PS1 Nos ninistes ‘insoumis’ – qui feraient quand même bien de se méfier pour les législatives car, à piétiner la discipline républicaine, ils risquent d’être aussi victimes du ninisme – ne maudissent guère les idées mortifères de la dame Le Pen ! Non ils se disent harcelés par les donneurs de leçons qui jouent les directeurs de conscience. C’est-à-dire ceux qui osent essayer de convaincre les électeurs – eux comme les autres - que Le Pen et Macron, ce n’est pas vraiment la même chose. Essayer, comme Ruffin (suivi d’ailleurs par un Eric Brunet, journaliste de droite extrême) de nous faire croire que Macron, ce Bayrou rajeuni, ce centriste, est une menace quasi totalitaire qui ne mérite que haine est une infamie qui, en revanche, ne les fait pas frémir, les gazelles effarouchées par notre harcèlement.

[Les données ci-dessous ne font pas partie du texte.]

**src/sv/rtca_pkg.sv**
```systemverilog
// Package for the real-time counter with alarm.
// Holds register offsets, mode and status bit positions and the item types.
// Used by the stage, core and top-level files of the block.
`timescale 1ns / 1ps

package rtca_pkg;

  localparam logic [1:0] OP_TICK  = 2'd0;
  localparam logic [1:0] OP_READ  = 2'd1;
  localparam logic [1:0] OP_WRITE = 2'd2;
  localparam logic [1:0] OP_IDLE  = 2'd3;

  localparam logic [4:0] OFF_MODE   = 5'h00;
  localparam logic [4:0] OFF_ALARM  = 5'h04;
  localparam logic [4:0] OFF_VALUE  = 5'h08;
  localparam logic [4:0] OFF_STATUS = 5'h0c;

  // Counter reset bit (0x40000) of the mode word.
  localparam int unsigned MODE_CNT_RESET_BIT = 18;

  localparam int unsigned STAT_ALARM_BIT = 0;
  localparam int unsigned STAT_INC_BIT   = 1;

  localparam logic [31:0] MODE_RESET  = 32'h0000_8000;
  localparam logic [31:0] ALARM_RESET = 32'hffff_ffff;

  typedef struct packed {
    logic [1:0]  op;
    logic [4:0]  offset;
    logic [31:0] write_data;
  } rtca_item_t;

  typedef struct packed {
    logic [31:0] read_data;
    logic        irq;
    logic        bad_access;
  } rtca_result_t;

endpackage

```
**src/sv/rtca_ifs.sv**
```systemverilog
// Channel interfaces of the real-time counter with alarm.
// Does not depend on rtca_pkg; the field widths are written out here.
`timescale 1ns / 1ps

interface rtca_in_if;
  logic        valid;
  logic        ready;
  logic [1:0]  op;
  logic [4:0]  offset;
  logic [31:0] write_data;

  modport source (output valid, output op, output offset, output write_data, input ready);
  modport sink   (input valid, input op, input offset, input write_data, output ready);
endinterface

interface rtca_out_if;
  logic        valid;
  logic        ready;
  logic [31:0] read_data;
  logic        irq;
  logic        bad_access;

  modport source (output valid, output read_data, output irq, output bad_access, input ready);
  modport sink   (input valid, input read_data, input irq, input bad_access, output ready);
endinterface

```
**src/sv/rtca_in_stage.sv**
```systemverilog
// Input register of the real-time counter with alarm.
// Captures one item per transfer; depends on rtca_pkg.
`timescale 1ns / 1ps

module rtca_in_stage
  import rtca_pkg::*;
(
  input  logic       clk,
  input  logic       rst_n,
  input  logic       in_valid,
  output logic       in_ready,
  input  rtca_item_t in_item,
  input  logic       advance,
  output logic       item_valid,
  output rtca_item_t item
);

  logic       valid_r;
  logic       valid_nxt;
  rtca_item_t item_r;

  // The register may refill in the same cycle that its item moves on.
  assign in_ready  = !valid_r || advance;
  assign valid_nxt = (in_valid && in_ready) ? 1'b1 : (advance ? 1'b0 : valid_r);

  always_ff @(posedge clk) begin
    if (!rst_n) begin
      valid_r <= 1'b0;
    end else begin
      valid_r <= valid_nxt;
    end
  end

  always_ff @(posedge clk) begin
    if (in_valid && in_ready) begin
      item_r <= in_item;
    end
  end

  assign item_valid = valid_r;
  assign item       = item_r;

endmodule

```
**src/sv/rtca_core.sv**
```systemverilog
// Register file and update logic of the real-time counter with alarm.
// Applies one item per enabled cycle and forms its result; depends on rtca_pkg.
`timescale 1ns / 1ps

module rtca_core
  import rtca_pkg::*;
(
  input  logic         clk,
  input  logic         rst_n,
  input  logic         advance,
  input  rtca_item_t   item,
  output rtca_result_t result
);

  logic [31:0] mode_r,  mode_nxt;
  logic [31:0] alarm_r, alarm_nxt;
  logic [31:0] cnt_r,   cnt_nxt;
  logic [1:0]  stat_r,  stat_nxt;

  logic [31:0] cnt_pre;
  logic [1:0]  stat_pre;
  logic        run_upd;
  logic [31:0] rdata;
  logic        bad;

  always_comb begin
    mode_nxt  = mode_r;
    alarm_nxt = alarm_r;
    cnt_pre   = cnt_r;
    stat_pre  = stat_r;
    run_upd   = 1'b0;
    rdata     = 32'd0;
    bad       = 1'b0;
    unique case (item.op)
      OP_TICK: begin
        cnt_pre                = cnt_r + 32'd1;
        stat_pre[STAT_INC_BIT] = 1'b1;
        run_upd                = 1'b1;
      end
      OP_READ: begin
        unique case (item.offset)
          OFF_MODE:   rdata = mode_r;
          OFF_ALARM:  rdata = alarm_r;
          OFF_VALUE:  rdata = cnt_r;
          OFF_STATUS: begin
            rdata    = {30'd0, stat_r};
            stat_pre = 2'b00;
          end
          default:    bad = 1'b1;
        endcase
      end
      OP_WRITE: begin
        unique case (item.offset)
          OFF_MODE: begin
            mode_nxt = item.write_data;
            run_upd  = 1'b1;
          end
          OFF_ALARM: begin
            alarm_nxt = item.write_data;
            run_upd   = 1'b1;
          end
          default: bad = 1'b1;
        endcase
      end
      default: ;
    endcase

    // Update step: the new mode and alarm words take effect at once.
    cnt_nxt = (run_upd && mode_nxt[MODE_CNT_RESET_BIT]) ? 32'd0 : cnt_pre;
    stat_nxt = stat_pre;
    if (run_upd && (cnt_nxt == alarm_nxt)) begin
      stat_nxt[STAT_ALARM_BIT] = 1'b1;
    end
  end

  always_ff @(posedge clk) begin
    if (!rst_n) begin
      mode_r  <= MODE_RESET;
      alarm_r <= ALARM_RESET;
      cnt_r   <= 32'd0;
      stat_r  <= 2'b00;
    end else if (advance) begin
      mode_r  <= mode_nxt;
      alarm_r <= alarm_nxt;
      cnt_r   <= cnt_nxt;
      stat_r  <= stat_nxt;
    end
  end

  assign result.read_data  = rdata;
  assign result.irq        = |stat_nxt;
  assign result.bad_access = bad;

endmodule

```
**src/sv/rtca_out_stage.sv**
```systemverilog
// Result register of the real-time counter with alarm.
// Holds one result until its transfer; depends on rtca_pkg.
`timescale 1ns / 1ps

module rtca_out_stage
  import rtca_pkg::*;
(
  input  logic         clk,
  input  logic         rst_n,
  input  logic         load,
  input  rtca_result_t result,
  output logic         free,
  output logic         out_valid,
  input  logic         out_ready,
  output rtca_result_t out_result
);

  logic         valid_r;
  logic         valid_nxt;
  rtca_result_t result_r;

  assign free      = !valid_r || out_ready;
  assign valid_nxt = load ? 1'b1 : (out_ready ? 1'b0 : valid_r);

  always_ff @(posedge clk) begin
    if (!rst_n) begin
      valid_r <= 1'b0;
    end else begin
      valid_r <= valid_nxt;
    end
  end

  always_ff @(posedge clk) begin
    if (load) begin
      result_r <= result;
    end
  end

  assign out_valid  = valid_r;
  assign out_result = result_r;

endmodule

```
**src/sv/real_time_counter_alarm.sv**
```systemverilog
// Top level of the real-time counter with alarm.
// Instantiates rtca_in_stage, rtca_core and rtca_out_stage; uses rtca_pkg and rtca_ifs.
//
//   Channel   Dir  Handshake          Payload
//   in_chan   in   valid / ready      op[1:0], offset[4:0], write_data[31:0]
//   out_chan  out  valid / ready      read_data[31:0], irq, bad_access
//
// An item moves from the input register through the register update into the result
// register. One item per clock is sustained while out_chan is ready; the counter and
// status registers update as the item leaves the input register.
// Reset (rst_n low, synchronous) empties both stages and loads the register reset values.
// A stalled result holds the item behind it; in_chan ready drops only when both are full.
`timescale 1ns / 1ps

module real_time_counter_alarm
  import rtca_pkg::*;
(
  input  logic       clk,
  input  logic       rst_n,
  rtca_in_if.sink    in_chan,
  rtca_out_if.source out_chan
);

  rtca_item_t   in_item;
  rtca_item_t   item;
  logic         item_valid;
  rtca_result_t result;
  rtca_result_t out_result;
  logic         out_free;
  logic         advance;

  assign in_item.op         = in_chan.op;
  assign in_item.offset     = in_chan.offset;
  assign in_item.write_data = in_chan.write_data;

  assign advance = item_valid && out_free;

  rtca_in_stage u_in (
    .clk        (clk),
    .rst_n      (rst_n),
    .in_valid   (in_chan.valid),
    .in_ready   (in_chan.ready),
    .in_item    (in_item),
    .advance    (advance),
    .item_valid (item_valid),
    .item       (item)
  );

  rtca_core u_core (
    .clk    (clk),
    .rst_n  (rst_n),
    .advance(advance),
    .item   (item),
    .result (result)
  );

  rtca_out_stage u_out (
    .clk        (clk),
    .rst_n      (rst_n),
    .load       (advance),
    .result     (result),
    .free       (out_free),
    .out_valid  (out_chan.valid),
    .out_ready  (out_chan.ready),
    .out_result (out_result)
  );

  assign out_chan.read_data  = out_result.read_data;
  assign out_chan.irq        = out_result.irq;
  assign out_chan.bad_access = out_result.bad_access;

endmodule
```
**src/flat_wrapper.sv**
```systemverilog
// flat-port wrapper written by rule: the top's interface ports become plain ports
module real_time_counter_alarm_flat import rtca_pkg::*;
  (clk, rst_n, in_chan_valid, in_chan_op, in_chan_offset, in_chan_write_data, in_chan_ready, out_chan_valid, out_chan_read_data, out_chan_irq, out_chan_bad_access, out_chan_ready);
  rtca_in_if in_chan_i ();
  rtca_out_if out_chan_i ();
  input  logic clk;
  input  logic rst_n;
  input wire logic [$bits(in_chan_i.valid)-1:0] in_chan_valid;
  input wire logic [$bits(in_chan_i.op)-1:0] in_chan_op;
  input wire logic [$bits(in_chan_i.offset)-1:0] in_chan_offset;
  input wire logic [$bits(in_chan_i.write_data)-1:0] in_chan_write_data;
  output wire logic [$bits(in_chan_i.ready)-1:0] in_chan_ready;
  output wire logic [$bits(out_chan_i.valid)-1:0] out_chan_valid;
  output wire logic [$bits(out_chan_i.read_data)-1:0] out_chan_read_data;
  output wire logic [$bits(out_chan_i.irq)-1:0] out_chan_irq;
  output wire logic [$bits(out_chan_i.bad_access)-1:0] out_chan_bad_access;
  input wire logic [$bits(out_chan_i.ready)-1:0] out_chan_ready;
  assign in_chan_i.valid = in_chan_valid;
  assign in_chan_i.op = in_chan_op;
  assign in_chan_i.offset = in_chan_offset;
  assign in_chan_i.write_data = in_chan_write_data;
  assign in_chan_ready = in_chan_i.ready;
  assign out_chan_valid = out_chan_i.valid;
  assign out_chan_read_data = out_chan_i.read_data;
  assign out_chan_irq = out_chan_i.irq;
  assign out_chan_bad_access = out_chan_i.bad_access;
  assign out_chan_i.ready = out_chan_ready;
  real_time_counter_alarm u_core (.clk(clk), .rst_n(rst_n), .in_chan(in_chan_i), .out_chan(out_chan_i));
endmodule
```
**config.mk**
```make
export PLATFORM = sky130hd
export DESIGN_NAME = real_time_counter_alarm_flat
export DESIGN_NICKNAME = d
export VERILOG_FILES = /design/src/sv/rtca_pkg.sv /design/src/sv/rtca_ifs.sv /design/src/sv/rtca_in_stage.sv /design/src/sv/rtca_core.sv /design/src/sv/rtca_out_stage.sv /design/src/sv/real_time_counter_alarm.sv /design/src/flat_wrapper.sv
export SDC_FILE = /design/constraint.sdc
export NUM_CORES = 1
export LEC_CHECK = 0
export BUFFER_PORTS_ARGS = -buffer_cell sky130_fd_sc_hd__buf_2
export CAP_MARGIN = 20
export CORE_ASPECT_RATIO = 1.75
export CORE_MARGIN = 1
export CORE_UTILIZATION = 30
export DETAILED_ROUTE_END_ITERATION = 10
export GPL_TIMING_DRIVEN = 0
export PLACE_DENSITY_LB_ADDON = 0.12
export SLEW_MARGIN = 15
export SYNTH_ARGS = -nofsm -noshare
export SYNTH_HDL_FRONTEND = slang
export SYNTH_HIERARCHICAL = 1
export SYNTH_SLANG_ARGS = --single-unit
```
**constraint.sdc**
```tcl
create_clock -name clk -period 4.4 [get_ports clk]
set_input_delay 0.66 -clock clk [delete_from_list [all_inputs] [get_ports clk]]
set_output_delay 0.66 -clock clk [all_outputs]
set_load 0.01 [all_outputs]
```
==> key figures <==
Outcome
  – Run status: finished clean

Power and ir drop
  – Total leakage power: 3.93 nW
  – Cell Pwr Density: 332 nW/µm²
  – VDD IR max: 0.000267 V

Floorplanning
  – Placeable Area: 30,100 µm²
  – Initial core utilization: 30.5%
  – I/O Pins: 79
  – Die Wd: 134 µm
  – Area of the die: 31,300 µm²
  – Num rows: 84
  – Die Ht: 233 µm

Global route
  – Vias in the first global route: 7,579
  – Gr usage total: 21.0%
  – First-pass GRT wire length: 47,400 µm
  – Grt total ovfl: 0
  – Initial antenna violation count: 0
  – Largest net degree at the start of global routing: 40

Routing
  – Wire per inst: 20.8 µm
  – Vias/cell: 5.11
  – Vias: 7,792
  – # DRC: 0
  – DR pass1 iterations: 5
  – Iter 0 DRT Violations: 596
  – Total Wirelength: 31,800 µm
  – Routed Antenna Nets: 0

Synth
  – Post-synthesis register bit count: 173
  – Top area cells in the synthesized netlist: edfxtp_1 (24%), dfxtp_1 (22%), nand2_1 (7.5%)
  – Register area share after synthesis: 45.8%
  – Top-area cell type share of the netlist area: 23.9%
  – Mapped cell area: 9160 µm²
  – Leading area contributor after synthesis: edfxtp_1
  – Post-Synthesis Cells: 1,026
  – Top FF cell, synth: dfxtp_1
  – Yosys cell types: 73
  – Top post-synthesis cells by count: nand2_1 (182), dfxtp_1 (100), nor2_1 (94)
  – Syn_nets: 1,073
  – Post-synth EDFFs: 73
  – Top-count cell post-synth: nand2_1
  – Synth Area per Inst: 8.93 µm²
  – Ys Warns: 6
  – Asr flop ratio synth: 0%

Worst hold path
  – HP Start: in_chan_write_data[13]
  – Worst Hold Class: input pin to register
  – Cells on Worst Hold Path: 1

Layout
  – Post-route core utilization: 35.4%
  – Nets: 1,171
  – Fin cells: 1,524
  – Layout Area Growth over Synthesis: 16.1%
  – Layout cell share with drive strength beyond 1: 13.8%
  – N_diodes: 0
  – Fillers: 3,224

Timing
  – Slew Viols, Final: 0
  – Max frequency: 0.235 GHz
  – Count of final setup violators: 0
  – Tightest Pin Transition: 0.954 ns
  – Hold Vio Cnt, Final: 0
  – RSZ-0062 raised after global routing: no
  – Max-slew headroom: 36.2%
  – Final Cycle Share: 96.9%
  – Clock skew: 0.0148 ns
  – Minimum clock period after layout: 4.26 ns

Worst setup path
  – Worst EP arrival: 4.50 ns
  – Critical R2R Launch: u_core/u_in/item[34]$_DFFE_PP_
  – WP data required: 4.64 ns
  – Crit path capture type: register
  – Critical path launch point type: register
  – Reg2Reg Depth: 9
  – Crit path from: u_core/u_in/item[34]$_DFFE_PP_
  – Setup CP Type: register to register
  – Crit Path Max Fanout: 10

Clock tree
  – CTS Buf Count: 17
  – Clock sinks: 173
  – Post-CTS setup buffers: 0
  – Clock tree buffer depth: 2
  – Worst-path clk slew: 0.07 ns
  – Worst-Skew Late Latency: 0.47 ns
  – H-tree depth: 4
  – Hold-fix buffers, CTS: 0
  – CTS Root Cell: clkbuf_16
  – Post-CTS Resized: 0
  – CTS tree: yes

Place
  – Placed Cells: 1,492
  – Hpwl dp: 24,900 µm
  – Routability cong.: 0.934
  – IO buf count: 78

Job
  – Maxcap violations: 0
## cells by family (layout without fill, tap and decap cells)
kind of cell	after synthesis	after routing	synth area share (%)
AND/OR/NAND/NOR	466	466	25.0
AO/OA/AOI/OAI	202	202	14.2
flip-flops	173	173	45.8
buffers and inverters	84	195	3.85
multiplexers	65	65	7.13
XOR/XNOR	32	32	3.51
adder cells (fa/ha/maj)	4	4	0.546
## metrics by stage
step | total power [mW] | setup TNS (ns) | cell area (µm²) | worst slack, ns | hold slack (ns)
after global placement | 2.05 | -32.95 | 10000 | -0.921 | 0.451
after detailed placement | 2.05 | 0 | 10100 | 0.223 | 0.459
after CTS | 3.60 | 0 | 10600 | 0.188 | 0.345
after floorplan | 1.92 | 0 | 9160 | 1.11 | 0.440
final | 3.54 | 0 | 10600 | 0.136 | 0.362
after global routing | 3.67 | 0 | 10600 | 0.0372 | 0.348
## path summary, 6_finish.rpt
check | slack [ns] | endpoint
worst max-delay path | 0.14 | u_core/u_out/out_result[1]$_DFFE_PP_
worst min-delay path | 0.36 | u_core/u_in/item[13]$_DFFE_PP_
worst max register to register | 0.14 | u_core/u_out/out_result[1]$_DFFE_PP_
worst min register to register | 0.47 | u_core/u_core/mode_r[17]$_SDFFE_PN0P_
## cell usage in the layout (no fill, tap or decap), drive strengths merged, types with 4 or more instances in the layout
cell type | netlist | layout
nor4 | 31 | 31
xor2 | 12 | 12
or3 | 6 | 6
a211oi | 4 | 4
clkinv | 1 | 4
nor3 | 23 | 23
o21ai | 45 | 45
mux2i | 63 | 63
nand4 | 18 | 18
clkbuf | 51 | 68
nand2 | 182 | 182
buf | 21 | 100
a21oi | 65 | 65
o21a | 4 | 4
a21boi | 46 | 46
dfxtp | 100 | 100
inv | 11 | 21
and2 | 11 | 11
nand3 | 47 | 47
nand2b | 5 | 5
edfxtp | 73 | 73
and3 | 7 | 7
nor2b | 21 | 21
nor2 | 95 | 95
ha | 4 | 4
or4 | 6 | 6
o31a | 6 | 6
xnor2 | 17 | 17
## layer usage
layer | vias up | wire, µm | part of all wire [%] | GRT usage, %
li1 | 3851 | - | - | -
met1 | 3689 | 12700 | 40 | 23.6
met2 | 203 | 16900 | 53 | 38.4
met3 | 49 | 973 | 3.1 | 2.54
met4 | 0 | 1210 | 3.8 | 10.7
met5 | - | 0 | 0 | 0
## sequential cells by signal, indices dropped and copies added (netlist names)
| register | flops |
|---|---|
| u_core/u_core/mode_r | 32 |
| u_core/u_out/out_valid | 1 |
| u_core/u_in/item | 39 |
| u_core/u_in/item_valid | 1 |
| u_core/u_out/out_result | 34 |
| u_core/u_core/cnt_r | 32 |
| u_core/u_core/stat_r | 2 |
| u_core/u_core/alarm_r | 32 |
## final cells by class
cell class                 instances  area (µm²)  share of cell area [%]
clock buffer                      17         425                    4.00
buffer                            72         308                    2.89
sequential                       173        4190                    39.4
inverter                          12        45.0                   0.423
multi-input combinational        769        4620                    43.4
clock inverter                    15         151                    1.42
tap                              387         484                    4.55
timing repair buffer              79         410                    3.86
## critical path, cell delays in order, from the launching register on
cell and delay (ns):
edfxtp_1 0.42, clkbuf_1 0.56, nand3b_1 0.46, nor2_1 0.47, buf_4 0.31, mux2i_1 0.46, a21oi_1 0.08, nor4_1 0.71
nand4b_1 0.22, o21ai_0 0.35
## report_power, final
part | switching, mW | leakage [nW] | internal [mW]
Combinational | 0.173 | 2.14 | 0.0859
Sequential | 0.0327 | 1.51 | 1.72
Clock | 0.724 | 0.286 | 0.801
Total | 0.929 | 3.93 | 2.61
Note: power is estimated with default switching activity, not from simulation.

PS2 "Un président de la République qui a démontré, lorsqu'il participait au gouvernement « socialiste », sa capacité à s'attaquer à tous les conquis sociaux pour lesquels nos parents et grand-parents s'étaient battus" : à peine élu, le nouveau président est voué aux gémonies par un blogueur insoumis ! Eh oui ! rendez-vous compte, les 'conquis' sociaux de nos parents et grands parents ont été attaqués par l'ex-ministre de l'économie. Autrement dit et en résumant : les conquêtes de 36, celles de la Libération, puis de 1981 enfin de 2000 ont été attaquées ! Exemple caricatural mais qui illustre bien la spirale délirante et haineuse à la Ruffin qui aspirent nos BOGÔs dans leur constante surenchère verbale.